[WHAT IS BEING ASKED]: The response must contain every line below in which "NFLAG" appears.

##############################

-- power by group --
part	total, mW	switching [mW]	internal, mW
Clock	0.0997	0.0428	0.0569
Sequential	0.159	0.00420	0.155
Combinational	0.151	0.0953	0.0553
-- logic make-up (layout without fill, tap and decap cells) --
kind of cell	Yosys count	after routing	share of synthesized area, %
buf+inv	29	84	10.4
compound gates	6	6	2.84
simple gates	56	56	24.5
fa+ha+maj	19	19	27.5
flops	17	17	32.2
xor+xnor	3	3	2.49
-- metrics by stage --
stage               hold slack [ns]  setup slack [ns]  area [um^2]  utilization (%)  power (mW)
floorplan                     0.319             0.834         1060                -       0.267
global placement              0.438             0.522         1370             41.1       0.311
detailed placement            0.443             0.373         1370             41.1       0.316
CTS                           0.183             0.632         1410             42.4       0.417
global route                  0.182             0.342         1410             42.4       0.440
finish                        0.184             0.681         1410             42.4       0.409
`src/rtl/lzx_pkg.sv`:
```
package lzx_pkg;

    localparam int PW = 9;
    typedef logic signed [PW-1:0] prio_t;

    // exception numbers whose values the controller decodes
    localparam int unsigned X_HARD  = 3;
    localparam int unsigned X_MEM   = 4;
    localparam int unsigned X_BUS   = 5;
    localparam int unsigned X_USAGE = 6;
    localparam int unsigned X_SECF  = 7;
    localparam int unsigned X_MON   = 12;

    // readiness flag positions in each saved copy
    localparam int NFLAG   = 6;
    localparam int F_HF    = 0;
    localparam int F_MEM   = 1;
    localparam int F_BUS   = 2;
    localparam int F_USAGE = 3;
    localparam int F_SECF  = 4;
    localparam int F_MON   = 5;

    typedef enum logic [2:0] {
        K_NONE, K_MON, K_MEM, K_USAGE, K_BUS, K_SECF
    } kind_e;

    function automatic logic is_banked(input int unsigned n);
        return (n == 3) || (n == 4) || (n == 6) || (n == 11) || (n == 14) || (n == 15);
    endfunction

endpackage

```
`src/rtl/lzx_decode.sv`:
```
module lzx_decode
    import lzx_pkg::*;
#(
    parameter int NUM_EXC = 16,
    localparam int EXC_W = $clog2(NUM_EXC)
) (
    input  logic [EXC_W-1:0]   exc,
    input  logic               sec,
    input  logic [NFLAG-1:0]   flags_s,
    input  logic [NFLAG-1:0]   flags_ns,
    input  logic [NUM_EXC-1:0] tgt_sec,
    input  logic               sec_ext_en,
    input  logic               ns_owns_hf,
    output logic               legal,
    output logic               drop,
    output logic               escalate,
    output logic [EXC_W-1:0]   out_exc,
    output logic               out_sec
);
    kind_e               kind;
    logic [2:0]          flag_idx;
    logic                uses_bank;
    logic [NFLAG-1:0]    copy_sel;
    logic                flag_ok;
    logic                banked;
    logic                targets_sec;
    logic                in_range;

    always_comb begin
        kind      = K_NONE;
        flag_idx  = 3'(F_HF);
        uses_bank = 1'b0;
        case (int'(exc))
            X_MON:   begin kind = K_MON;   flag_idx = 3'(F_MON);   end
            X_MEM:   begin kind = K_MEM;   flag_idx = 3'(F_MEM);   uses_bank = 1'b1; end
            X_USAGE: begin kind = K_USAGE; flag_idx = 3'(F_USAGE); uses_bank = 1'b1; end
            X_BUS:   begin kind = K_BUS;   flag_idx = 3'(F_BUS);   end
            X_SECF:  begin kind = K_SECF;  flag_idx = 3'(F_SECF);  end
            default: kind = K_NONE;
        endcase
    end

    assign banked   = is_banked(int'(exc));
    assign in_range = (int'(exc) > 1) && (int'(exc) < NUM_EXC);
    assign legal    = in_range && (kind != K_NONE) && (!sec || banked);

    // banked faults read the copy named by the selector, the rest the secure copy
    assign copy_sel = (uses_bank && !sec) ? flags_ns : flags_s;
    assign flag_ok  = copy_sel[flag_idx];

    assign drop     = (kind == K_MON) && !flag_ok;
    assign escalate = (kind != K_MON) && (kind != K_NONE) && !flag_ok;

    assign targets_sec = banked ? sec : (in_range ? tgt_sec[exc] : 1'b0);

    always_comb begin
        if (escalate) begin
            out_exc = EXC_W'(X_HARD);
            out_sec = sec_ext_en && (targets_sec || !ns_owns_hf);
        end else begin
            out_exc = exc;
            out_sec = sec;
        end
    end

endmodule

```
`src/rtl/lzx_vec_pick.sv`:
```
module lzx_vec_pick
    import lzx_pkg::*;
#(
    parameter int NUM_EXC     = 16,
    parameter int SUBPRI_BITS = 0,
    localparam int EXC_W = $clog2(NUM_EXC),
    localparam int PV_W  = PW * NUM_EXC
) (
    input  logic [EXC_W-1:0]   exc,
    input  logic               bank,
    input  logic [NUM_EXC-1:0] en_b0,
    input  logic [NUM_EXC-1:0] en_b1,
    input  logic [PV_W-1:0]    prio_b0,
    input  logic [PV_W-1:0]    prio_b1,
    output logic               en,
    output prio_t              gprio
);
    localparam logic [PW-1:0] SUB_MASK = ~((PW'(1) << SUBPRI_BITS) - PW'(1));

    logic  in_range;
    prio_t raw;

    assign in_range = int'(exc) < NUM_EXC;

    always_comb begin
        en  = 1'b0;
        raw = '0;
        if (in_range) begin
            en  = bank ? en_b1[exc] : en_b0[exc];
            raw = bank ? prio_b1[int'(exc)*PW +: PW] : prio_b0[int'(exc)*PW +: PW];
        end
        // fixed negative levels are never split into group and sub-priority
        gprio = raw[PW-1] ? raw : (raw & SUB_MASK);
    end

endmodule

```
`src/rtl/lzx_ready.sv`:
```
module lzx_ready
    import lzx_pkg::*;
#(
    parameter int NUM_EXC = 16,
    localparam int EXC_W = $clog2(NUM_EXC)
) (
    input  logic [EXC_W-1:0] exc,
    input  logic             sec,
    input  logic             en,
    input  prio_t            gprio,
    input  prio_t            exec_prio,
    output logic             ready
);
    logic legal;

    assign legal = (int'(exc) > 1) && (int'(exc) < NUM_EXC) && (!sec || is_banked(int'(exc)));

    always_comb begin
        if (int'(exc) == X_HARD)
            ready = exec_prio > -9'sd1;
        else
            ready = legal && en && (gprio < exec_prio);
    end

endmodule

```
`src/rtl/lzx_escalate_unit.sv`:
```
module lzx_escalate_unit
    import lzx_pkg::*;
#(
    parameter int NUM_EXC     = 16,
    parameter int SUBPRI_BITS = 0,
    localparam int EXC_W = $clog2(NUM_EXC),
    localparam int PV_W  = 9 * NUM_EXC
) (
    input  logic               clk,
    input  logic               rst_n,
    input  logic               req_valid,
    input  logic [EXC_W-1:0]   req_exc,
    input  logic               req_sec,
    input  logic [5:0]         ctx_flags_s,
    input  logic [5:0]         ctx_flags_ns,
    input  logic               sec_ext_en,
    input  logic               ns_owns_hf,
    input  logic [NUM_EXC-1:0] tgt_sec,
    input  logic [NUM_EXC-1:0] en_b0,
    input  logic [NUM_EXC-1:0] en_b1,
    input  logic [PV_W-1:0]    prio_b0,
    input  logic [PV_W-1:0]    prio_b1,
    input  logic [NUM_EXC-1:0] pend_b0,
    input  logic [NUM_EXC-1:0] pend_b1,
    input  logic signed [8:0]  exec_prio,
    input  logic [EXC_W-1:0]   qry_exc,
    input  logic               qry_sec,
    output logic               qry_ready,
    output logic               set_valid,
    output logic [EXC_W-1:0]   set_exc,
    output logic               set_sec,
    output logic               forced_hf,
    output logic               lockup
);
    typedef struct packed {
        logic             set_valid;
        logic [EXC_W-1:0] set_exc;
        logic             set_sec;
        logic             forced;
        logic             lockup;
    } state_t;

    state_t st_d, st_q;

    logic             dec_legal, dec_drop, dec_esc, dec_sec;
    logic [EXC_W-1:0] dec_exc;
    logic             pick_en, qpick_en;
    prio_t            pick_gprio, qpick_gprio;
    logic             qry_bank;

    lzx_decode #(.NUM_EXC(NUM_EXC)) u_decode (
        .exc        (req_exc),
        .sec        (req_sec),
        .flags_s    (ctx_flags_s),
        .flags_ns   (ctx_flags_ns),
        .tgt_sec    (tgt_sec),
        .sec_ext_en (sec_ext_en),
        .ns_owns_hf (ns_owns_hf),
        .legal      (dec_legal),
        .drop       (dec_drop),
        .escalate   (dec_esc),
        .out_exc    (dec_exc),
        .out_sec    (dec_sec)
    );

    lzx_vec_pick #(.NUM_EXC(NUM_EXC), .SUBPRI_BITS(SUBPRI_BITS)) u_pick_req (
        .exc     (dec_exc),
        .bank    (dec_sec),
        .en_b0   (en_b0),
        .en_b1   (en_b1),
        .prio_b0 (prio_b0),
        .prio_b1 (prio_b1),
        .en      (pick_en),
        .gprio   (pick_gprio)
    );

    assign qry_bank = qry_sec && is_banked(int'(qry_exc));

    lzx_vec_pick #(.NUM_EXC(NUM_EXC), .SUBPRI_BITS(SUBPRI_BITS)) u_pick_qry (
        .exc     (qry_exc),
        .bank    (qry_bank),
        .en_b0   (en_b0),
        .en_b1   (en_b1),
        .prio_b0 (prio_b0),
        .prio_b1 (prio_b1),
        .en      (qpick_en),
        .gprio   (qpick_gprio)
    );

    lzx_ready #(.NUM_EXC(NUM_EXC)) u_ready (
        .exc       (qry_exc),
        .sec       (qry_sec),
        .en        (qpick_en),
        .gprio     (qpick_gprio),
        .exec_prio (exec_prio),
        .ready     (qry_ready)
    );

    // next-state computation
    always_comb begin
        logic take;
        logic no_preempt;
        logic already;

        st_d           = st_q;
        st_d.set_valid = 1'b0;

        take       = req_valid && dec_legal && !dec_drop && !st_q.lockup;
        no_preempt = !pick_en || (exec_prio <= pick_gprio);
        already    = (int'(dec_exc) < NUM_EXC) ?
                     (dec_sec ? pend_b1[dec_exc] : pend_b0[dec_exc]) : 1'b0;

        if (take) begin
            if (no_preempt && !ctx_flags_s[F_HF]) begin
                st_d.lockup = 1'b1;
            end else begin
                if (dec_esc)
                    st_d.forced = 1'b1;
                if (!already) begin
                    st_d.set_valid = 1'b1;
                    st_d.set_exc   = dec_exc;
                    st_d.set_sec   = dec_sec;
                end
            end
        end
    end

    always_ff @(posedge clk or negedge rst_n) begin
        if (!rst_n)
            st_q <= '0;
        else
            st_q <= st_d;
    end

    assign set_valid = st_q.set_valid;
    assign set_exc   = st_q.set_exc;
    assign set_sec   = st_q.set_sec;
    assign forced_hf = st_q.forced;
    assign lockup    = st_q.lockup;

endmodule

```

##############################

[EXERCISE RESULT]:
    localparam int NFLAG   = 6;
    input  logic [NFLAG-1:0]   flags_s,
    input  logic [NFLAG-1:0]   flags_ns,
    logic [NFLAG-1:0]    copy_sel;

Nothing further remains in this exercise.